When evaluating a retriever, it's recommended to save the retrieved document IDs into a static dataset represented by a Pandas Dataframe or an MLflow Pandas Dataset containing the input queries, retrieved relevant document IDs, and the ground-truth relevant document IDs for the evaluation.

A "document ID" should be a string that identifies a document.

For each row, the retrieved relevant document IDs and the ground-truth relevant document IDs should be provided as a tuple of document ID strings.

The column name of the retrieved relevant document IDs should be specified by the `predictions` parameter, and the column name of the ground-truth relevant document IDs should be specified by the `targets` parameter.

Alternatively, you can use a function that returns a tuple of document ID strings for
the evaluation. The function should take a Pandas DataFrame as input and return a Pandas
DataFrame with the same number of rows, where each row contains a tuple of document ID
strings.

Here is a simple example dataset that illustrates the expected data format.

In [0]:
import pandas as pd

data = pd.DataFrame(
    {
        "questions": [
            "What is MLflow?",
            "What is Databricks?",
            "How to serve a model on Databricks?",
            "How to enable MLflow Autologging for my workspace by default?",
        ],
        "retrieved_context": [
            [
                "https://docs.databricks.com/en/mlflow/index.html",
                "https://docs.databricks.com/en/mlflow/quick-start.html",
            ],
            [
                "https://docs.databricks.com/en/introduction/index.html",
                "https://docs.databricks.com/en/getting-started/overview.html",
            ],
            [
                "https://docs.databricks.com/en/machine-learning/model-serving/index.html",
                "https://docs.databricks.com/en/machine-learning/model-serving/model-serving-intro.html",
            ],
            [],
        ],
        "ground_truth_context": [
            ["https://docs.databricks.com/en/mlflow/index.html"],
            ["https://docs.databricks.com/en/introduction/index.html"],
            [
                "https://docs.databricks.com/en/machine-learning/model-serving/index.html",
                "https://docs.databricks.com/en/machine-learning/model-serving/llm-optimized-model-serving.html",
            ],
            ["https://docs.databricks.com/en/mlflow/databricks-autologging.html"],
        ],
    }
)

## Metric Definition

A built-in metric `mlflow.metrics.precision_at_k(k)` is available for the retriever evaluation.
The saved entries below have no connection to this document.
--- config.mk ---
export PLATFORM = sky130hd
export DESIGN_NAME = memory_writeback
export DESIGN_NICKNAME = d
export VERILOG_FILES = /design/src/rtl/memory_writeback.sv
export SDC_FILE = /design/constraint.sdc
export NUM_CORES = 1
export LEC_CHECK = 0
export BUFFER_PORTS_ARGS = -buffer_cell sky130_fd_sc_hd__clkbuf_2
export CORE_ASPECT_RATIO = 1.2
export CORE_UTILIZATION = 45
export CTS_CLUSTER_SIZE = 12
export DETAILED_ROUTE_END_ITERATION = 16
export PLACE_DENSITY_LB_ADDON = 0.08
export SLEW_MARGIN = 20
export SYNTH_ARGS = -nofsm -noshare
export SYNTH_HDL_FRONTEND = slang
export SYNTH_SLANG_ARGS = --single-unit
--- constraint.sdc ---
create_clock -name ms_clk -period 2.15 [get_ports ms_clk]
set_input_delay 0.43 -clock ms_clk [delete_from_list [all_inputs] [get_ports ms_clk]]
set_output_delay 0.43 -clock ms_clk [all_outputs]
set_load 0.005 [all_outputs]
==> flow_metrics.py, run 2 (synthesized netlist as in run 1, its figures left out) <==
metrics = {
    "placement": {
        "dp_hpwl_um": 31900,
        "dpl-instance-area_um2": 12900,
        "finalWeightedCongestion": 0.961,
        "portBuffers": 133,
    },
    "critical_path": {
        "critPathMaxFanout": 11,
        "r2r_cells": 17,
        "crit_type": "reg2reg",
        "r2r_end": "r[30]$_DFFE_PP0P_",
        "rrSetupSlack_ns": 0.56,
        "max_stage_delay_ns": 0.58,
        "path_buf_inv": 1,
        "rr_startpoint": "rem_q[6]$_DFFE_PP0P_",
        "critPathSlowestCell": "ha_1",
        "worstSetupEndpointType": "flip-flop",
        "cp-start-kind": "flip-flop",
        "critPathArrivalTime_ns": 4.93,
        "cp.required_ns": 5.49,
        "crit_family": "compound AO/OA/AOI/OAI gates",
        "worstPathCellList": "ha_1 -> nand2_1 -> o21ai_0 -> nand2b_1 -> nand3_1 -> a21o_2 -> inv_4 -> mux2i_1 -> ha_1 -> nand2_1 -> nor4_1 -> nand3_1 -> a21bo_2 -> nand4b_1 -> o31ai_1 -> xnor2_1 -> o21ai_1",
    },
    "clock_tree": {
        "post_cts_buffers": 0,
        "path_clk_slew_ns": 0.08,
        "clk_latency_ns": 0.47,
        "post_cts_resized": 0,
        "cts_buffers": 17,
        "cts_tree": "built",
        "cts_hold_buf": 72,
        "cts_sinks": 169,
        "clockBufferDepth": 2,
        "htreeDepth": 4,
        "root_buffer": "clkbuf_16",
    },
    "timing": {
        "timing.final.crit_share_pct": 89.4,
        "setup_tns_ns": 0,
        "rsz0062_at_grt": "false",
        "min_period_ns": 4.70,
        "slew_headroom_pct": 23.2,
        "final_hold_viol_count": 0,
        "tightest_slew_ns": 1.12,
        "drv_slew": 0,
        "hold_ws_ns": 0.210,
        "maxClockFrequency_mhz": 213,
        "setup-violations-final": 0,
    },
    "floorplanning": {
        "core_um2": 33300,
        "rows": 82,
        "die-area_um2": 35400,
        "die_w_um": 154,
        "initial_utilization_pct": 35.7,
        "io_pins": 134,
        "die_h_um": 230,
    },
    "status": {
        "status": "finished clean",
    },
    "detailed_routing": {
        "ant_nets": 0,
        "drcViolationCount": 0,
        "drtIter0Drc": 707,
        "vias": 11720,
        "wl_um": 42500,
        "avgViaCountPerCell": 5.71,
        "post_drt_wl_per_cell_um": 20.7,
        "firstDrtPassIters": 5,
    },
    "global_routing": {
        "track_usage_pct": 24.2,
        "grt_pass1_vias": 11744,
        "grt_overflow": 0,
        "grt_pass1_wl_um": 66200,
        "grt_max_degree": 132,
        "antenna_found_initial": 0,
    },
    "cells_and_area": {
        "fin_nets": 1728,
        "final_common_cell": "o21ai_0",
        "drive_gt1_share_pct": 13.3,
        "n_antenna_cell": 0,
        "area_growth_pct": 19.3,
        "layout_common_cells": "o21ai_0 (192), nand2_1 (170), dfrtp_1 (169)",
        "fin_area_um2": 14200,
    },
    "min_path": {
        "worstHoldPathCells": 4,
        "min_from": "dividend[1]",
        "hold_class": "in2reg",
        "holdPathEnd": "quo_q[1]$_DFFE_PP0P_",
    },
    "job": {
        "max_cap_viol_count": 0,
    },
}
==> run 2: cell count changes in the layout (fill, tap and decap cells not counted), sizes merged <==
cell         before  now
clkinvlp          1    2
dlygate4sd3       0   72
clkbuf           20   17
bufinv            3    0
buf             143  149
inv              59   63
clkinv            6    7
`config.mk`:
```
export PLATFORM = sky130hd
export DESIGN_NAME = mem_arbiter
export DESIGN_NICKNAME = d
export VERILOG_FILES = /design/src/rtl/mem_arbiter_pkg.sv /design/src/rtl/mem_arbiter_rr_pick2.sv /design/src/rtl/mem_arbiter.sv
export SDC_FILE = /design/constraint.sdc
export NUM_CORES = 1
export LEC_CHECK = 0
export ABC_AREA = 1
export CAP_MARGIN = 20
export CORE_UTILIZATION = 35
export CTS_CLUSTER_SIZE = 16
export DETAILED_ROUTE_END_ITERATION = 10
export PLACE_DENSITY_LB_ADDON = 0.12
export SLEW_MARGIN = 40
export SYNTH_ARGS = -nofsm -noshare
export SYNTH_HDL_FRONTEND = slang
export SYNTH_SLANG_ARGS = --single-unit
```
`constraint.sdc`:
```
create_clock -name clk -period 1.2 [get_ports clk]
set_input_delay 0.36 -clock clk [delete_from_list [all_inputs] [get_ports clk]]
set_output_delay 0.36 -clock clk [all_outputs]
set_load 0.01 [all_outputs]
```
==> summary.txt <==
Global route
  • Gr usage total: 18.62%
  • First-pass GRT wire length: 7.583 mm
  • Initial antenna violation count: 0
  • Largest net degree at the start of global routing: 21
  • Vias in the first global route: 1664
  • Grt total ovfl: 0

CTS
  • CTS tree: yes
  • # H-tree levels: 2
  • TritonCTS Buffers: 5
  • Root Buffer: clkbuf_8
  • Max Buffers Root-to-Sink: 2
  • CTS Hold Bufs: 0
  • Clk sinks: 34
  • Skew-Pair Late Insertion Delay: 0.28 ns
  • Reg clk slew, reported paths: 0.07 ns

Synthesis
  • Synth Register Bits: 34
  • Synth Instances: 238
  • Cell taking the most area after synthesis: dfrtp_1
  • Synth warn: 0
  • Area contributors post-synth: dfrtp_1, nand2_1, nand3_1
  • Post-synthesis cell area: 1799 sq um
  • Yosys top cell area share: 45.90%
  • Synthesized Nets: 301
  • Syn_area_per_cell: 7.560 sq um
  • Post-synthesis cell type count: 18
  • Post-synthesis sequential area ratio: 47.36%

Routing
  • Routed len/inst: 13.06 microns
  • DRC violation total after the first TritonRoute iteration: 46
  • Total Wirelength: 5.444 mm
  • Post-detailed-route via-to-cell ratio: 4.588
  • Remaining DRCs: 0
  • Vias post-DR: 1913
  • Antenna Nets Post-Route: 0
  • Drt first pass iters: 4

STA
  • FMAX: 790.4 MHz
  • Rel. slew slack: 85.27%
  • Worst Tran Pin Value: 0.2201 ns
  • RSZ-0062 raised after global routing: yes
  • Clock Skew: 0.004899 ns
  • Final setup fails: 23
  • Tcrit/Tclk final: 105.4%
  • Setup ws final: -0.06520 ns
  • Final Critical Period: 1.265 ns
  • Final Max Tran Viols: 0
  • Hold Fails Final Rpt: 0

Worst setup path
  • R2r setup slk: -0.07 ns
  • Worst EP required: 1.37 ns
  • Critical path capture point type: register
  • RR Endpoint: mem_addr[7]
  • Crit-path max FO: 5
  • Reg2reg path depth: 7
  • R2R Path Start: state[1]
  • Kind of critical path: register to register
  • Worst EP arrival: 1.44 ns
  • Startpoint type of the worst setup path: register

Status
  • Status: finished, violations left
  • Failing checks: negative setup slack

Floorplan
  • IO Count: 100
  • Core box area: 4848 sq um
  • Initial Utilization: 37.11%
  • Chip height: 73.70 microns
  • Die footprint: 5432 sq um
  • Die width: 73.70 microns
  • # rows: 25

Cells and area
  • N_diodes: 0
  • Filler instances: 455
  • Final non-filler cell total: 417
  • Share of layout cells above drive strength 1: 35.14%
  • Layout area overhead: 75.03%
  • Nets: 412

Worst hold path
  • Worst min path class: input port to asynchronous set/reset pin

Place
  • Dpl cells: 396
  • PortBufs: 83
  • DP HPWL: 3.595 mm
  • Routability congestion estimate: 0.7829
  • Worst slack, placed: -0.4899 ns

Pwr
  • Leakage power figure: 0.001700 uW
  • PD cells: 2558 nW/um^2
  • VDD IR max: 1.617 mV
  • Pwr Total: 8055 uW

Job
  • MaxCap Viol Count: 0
===== src/rtl/input_word_assembler.sv =====
// Frames shifter output into complete words: counts shift strobes, captures the
// shifter contents once a word has landed and queues it in a 2-entry FIFO.
module input_word_assembler #(
  parameter int unsigned SHIFT_DEPTH = 4,
  parameter int unsigned SHIFT_WIDTH = 4
) (
  input  logic                               clk,
  input  logic                               async_rst_n,
  input  logic                               clk_en_i,
  input  logic                               frame_i,
  input  logic                               shift_en_i,
  input  logic [SHIFT_DEPTH*SHIFT_WIDTH-1:0] data_i,
  output logic                               word_valid_o,
  input  logic                               word_ready_i,
  output logic [SHIFT_DEPTH*SHIFT_WIDTH-1:0] word_o,
  output logic                               overflow_o,
  output logic                               abort_o,
  input  logic                               clear_i
);

  localparam int unsigned W  = SHIFT_DEPTH * SHIFT_WIDTH;
  localparam int unsigned CW = (SHIFT_WIDTH > 2) ? $clog2(SHIFT_WIDTH) : 1;
  localparam logic [CW-1:0] LAST_CNT = CW'(SHIFT_WIDTH - 1);

  localparam logic [0:0] IDLE   = 1'b0;
  localparam logic [0:0] ACTIVE = 1'b1;

  logic [0:0]    r_state, w_state_nxt;
  logic [CW-1:0] r_count, w_count_nxt;
  logic          r_cap, w_cap_nxt;
  logic          r_abort, w_abort_nxt;
  logic          r_ovf, w_ovf_nxt;
  logic [W-1:0]  r_head, w_head_nxt;
  logic [W-1:0]  r_tail, w_tail_nxt;
  logic          r_head_vld, w_head_vld_nxt;
  logic          r_tail_vld, w_tail_vld_nxt;

  logic w_shift_evt, w_frame_end, w_pop, w_push, w_drop;

  assign w_shift_evt = clk_en_i & shift_en_i;
  assign w_frame_end = (r_state == ACTIVE) & clk_en_i & ~frame_i;
  assign w_pop       = r_head_vld & word_ready_i;
  assign w_push      = r_cap & (~r_tail_vld | w_pop);
  assign w_drop      = r_cap & r_tail_vld & ~w_pop;

  // Framing FSM and shift counter; frame end takes priority over a same-cycle shift.
  always_comb begin
    w_state_nxt = r_state;
    w_count_nxt = r_count;
    w_cap_nxt   = 1'b0;
    w_abort_nxt = 1'b0;
    case (r_state)
      IDLE: begin
        if (clk_en_i & frame_i) w_state_nxt = ACTIVE;
      end
      ACTIVE: begin
        if (w_frame_end) begin
          w_state_nxt = IDLE;
          w_count_nxt = '0;
          w_abort_nxt = (r_count != '0);
        end else if (w_shift_evt) begin
          if (r_count == LAST_CNT) begin
            w_count_nxt = '0;
            w_cap_nxt   = 1'b1;
          end else begin
            w_count_nxt = r_count + CW'(1);
          end
        end
      end
      default: w_state_nxt = IDLE;
    endcase
  end

  // Two-entry FIFO kept as head/tail registers so the head drives word_o directly.
  always_comb begin
    w_head_nxt     = r_head;
    w_tail_nxt     = r_tail;
    w_head_vld_nxt = r_head_vld;
    w_tail_vld_nxt = r_tail_vld;
    w_ovf_nxt      = r_ovf;
    if (clear_i) begin
      w_ovf_nxt      = 1'b0;
      w_tail_vld_nxt = 1'b0;
      w_head_vld_nxt = r_cap;
      if (r_cap) w_head_nxt = data_i;
    end else begin
      w_ovf_nxt = r_ovf | w_drop;
      if (w_pop) begin
        if (r_tail_vld) begin
          w_head_nxt     = r_tail;
          w_head_vld_nxt = 1'b1;
          w_tail_vld_nxt = w_push;
          if (w_push) w_tail_nxt = data_i;
        end else begin
          w_head_vld_nxt = w_push;
          if (w_push) w_head_nxt = data_i;
        end
      end else if (w_push) begin
        if (!r_head_vld) begin
          w_head_nxt     = data_i;
          w_head_vld_nxt = 1'b1;
        end else begin
          w_tail_nxt     = data_i;
          w_tail_vld_nxt = 1'b1;
        end
      end
    end
  end

  always_ff @(posedge clk or negedge async_rst_n) begin
    if (!async_rst_n) begin
      r_state    <= IDLE;
      r_count    <= '0;
      r_cap      <= 1'b0;
      r_abort    <= 1'b0;
      r_ovf      <= 1'b0;
      r_head     <= '0;
      r_tail     <= '0;
      r_head_vld <= 1'b0;
      r_tail_vld <= 1'b0;
    end else begin
      r_state    <= w_state_nxt;
      r_count    <= w_count_nxt;
      r_cap      <= w_cap_nxt;
      r_abort    <= w_abort_nxt;
      r_ovf      <= w_ovf_nxt;
      r_head     <= w_head_nxt;
      r_tail     <= w_tail_nxt;
      r_head_vld <= w_head_vld_nxt;
      r_tail_vld <= w_tail_vld_nxt;
    end
  end

  assign word_o       = r_head;
  assign word_valid_o = r_head_vld;
  assign overflow_o   = r_ovf;
  assign abort_o      = r_abort;

endmodule


===== config.mk =====
export PLATFORM = sky130hd
export DESIGN_NAME = input_word_assembler
export DESIGN_NICKNAME = d
export VERILOG_FILES = /design/src/rtl/input_word_assembler.sv
export SDC_FILE = /design/constraint.sdc
export NUM_CORES = 1
export LEC_CHECK = 0
export BUFFER_PORTS_ARGS = -buffer_cell sky130_fd_sc_hd__buf_2
export CAP_MARGIN = 15
export CORE_MARGIN = 2
export CORE_UTILIZATION = 53
export DETAILED_ROUTE_END_ITERATION = 8
export PLACE_DENSITY = 0.78
export SLEW_MARGIN = 20
export SYNTH_ARGS = -nofsm -noshare
export SYNTH_HDL_FRONTEND = slang
export SYNTH_SLANG_ARGS = --single-unit

===== constraint.sdc =====
create_clock -name clk -period 1.9 [get_ports clk]
set_input_delay 0.19 -clock clk [delete_from_list [all_inputs] [get_ports clk]]
set_output_delay 0.19 -clock clk [all_outputs]
set_load 0.02 [all_outputs]

==> results by stage <==
Pwr:
- Of the total power, combinational logic draws 18.8%.
- Of the total power, the clock network draws 25.5%.
- The fraction of power consumed by sequential logic is 55.6%.
- The leakage dissipation is 1.14 nW.
- The internal power is 0.00128 W.
- Net switching is 27.5% of the power.
- For this design the total switching power over the nets is 0.000484 W.
- The ratio of total power to cell area is 796 mW/mm².
- IR analysis of the VDD net gives a maximum drop of 0.000529 V.

Placement:
- The number of placed instances with taps included is 213.
- The half-perimeter wire length after placement is 2.47 mm.
- At the end of routability-driven placement, the weighted congestion stood at 0.684.
- The count of input and output buffers is 41.

Timing:
- The number of pins with negative max-slew slack in the final report was 0.
- The worst path needs 1.63 ns of the cycle, external delays included.
- The setup violation total in the final timing report is 0.
- For the pin with the worst max-slew slack, the measured transition is 0.330 ns.
- In the finished design, the share of the clock period the worst path needs comes to 86.0%.
- The number of failing hold endpoints at the final stage is 0.
- The worst pin sits at a relative slew slack of 78.0%.
- Setup repair after global routing left no endpoint under its margin.
- Summed over all failing endpoints, the final setup total negative slack is 0 ns.
- The clock tree skew after final layout is 0.00900 ns.
- The maximum operating frequency is 612 MHz.

Synthesis:
- The fraction of post-synthesis cell area in the top cell type by area is 53.5%.
- Summing the sequential cell areas from Yosys gives 53.5% of the chip area.
- The number of warnings printed during yosys synthesis is 0.
- The number of instances in the synthesized netlist is 126.
- After synthesis the netlist holds a flip-flop and latch count of 40.
- The distinct cell type count of the synthesized netlist is 26.
- The average cell area after synthesis is 14.8 µm².
- Of all cell types, the one taking the most synthesized area is sky130_fd_sc_hd__dfrtp_1.
- The post-synthesis net count is 151.
- In this run the cell area of the synthesized design comes to 0.00187 mm².
- By area the synthesized netlist is led by sky130_fd_sc_hd__dfrtp_1, sky130_fd_sc_hd__mux2_2, sky130_fd_sc_hd__mux2_4.

Floorplan:
- The die extent in y is 63.4 µm.
- The initial utilization of the core area, before any placement, comes to 55.6%.
- The chip width is 63.4 µm.
- The overall die area is 0.00402 mm².
- The number of ports placed on the die boundary is 42.
- The core region is 0.00336 mm².
- The number of placement rows is 21.

Run:
- Across the run, the number of max-cap violations was 0.

Critical path:
- The worst endpoint required time is 2.15 ns.
- The category of the most critical setup path is reg2reg.
- STA classifies the critical path endpoint as a flip-flop.
- In this run the worst setup path begins at word_valid_o.
- The worst flop-to-flop path endpoint is word_o[6].
- Data on the critical path arrives at its endpoint at 1.88 ns.
- The type of origin of the critical path is a flip-flop.
- The origin of the critical flop-to-flop path is word_valid_o.
- The setup check on the worst reg-to-reg path leaves a slack of 0.27 ns.
- Of all nets on the critical path, the largest fanout is 10.
- The capture point of the worst path is word_o[6].
- Measured in cells, the most critical reg-to-reg path has a length of 4.

Layout:
- The post-route netlist has 58.8% of its cells at a drive strength greater than 1.
- From synthesis to final layout, the design area changed by 18.3%.
- The number of antenna repair diodes is 0.
- The finished layout holds 223 standard cells, fillers aside.
- The final net count is 201.
- The final-layout fill cell count is 275.

Routing:
- The number of design-rule violations left by the first detailed-router iteration is 52.
- The remaining number of nets flagged by the antenna check after routing is 0.
- Dividing the detail-routed via count by the number of cells gives 5.19.
- The number of vias in the routed layout is 1,158.
- Dividing the detail-routed wire length by the instance count gives 15.0 µm.
- Summed over all layers, the routed wires come to 3.36 mm.
- The first-pass iteration count of the detailed router is 2.
- After detailed routing, the number of remaining DRC violations is 0.

CTS:
- In this run the number of H-tree levels came out at 2.
- The CTS sink count is 40.
- In this run, CTS created clock tree buffers numbering 5.
- The worst-skew pair later-pin latency is 0.35 ns.
- Once the clock tree was built, the setup fixing pass inserted 0 buffers.
- The CTS tree is done.
- The longest clock path from root to sink contains 2 buffers.
- Clock-pin slew was measured on the worst setup and hold paths at 0.11 ns.
- Post-CTS repair changed the size of 0 cells.
- The root buffer cell is sky130_fd_sc_hd__clkbuf_4.

Hold path:
- The worst hold-check path type is in2reg.

Global route:
- The wire length of the first global-routing pass is 5.95 mm.
- The via count of the first global-routing pass came to 1,270.
- Entering global routing, the biggest net connects 41 pins.
- The overall routing resource usage is 19.8%.
- For this run the aggregate overflow at the end of global routing stands at 0.
- The number of antenna violations at the first check in global routing is 0.

Outcome:
- The flow ran to the end, and the final reports show no timing, DRC or antenna violations.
This metric computes a score between 0 and 1 for each row representing the precision of the
retriever model at the given k value. The score is calculated by dividing the number of relevant
documents retrieved by the total number of documents retrieved or k, whichever is smaller.
If no relevant documents are retrieved, the score is 1, indication that no false positives were
retrieved.

The ``k`` parameter should be a positive integer representing the number of retrieved documents
to evaluate for each row. ``k`` defaults to 3.

This metric is a default metric for the ``retriever`` model type.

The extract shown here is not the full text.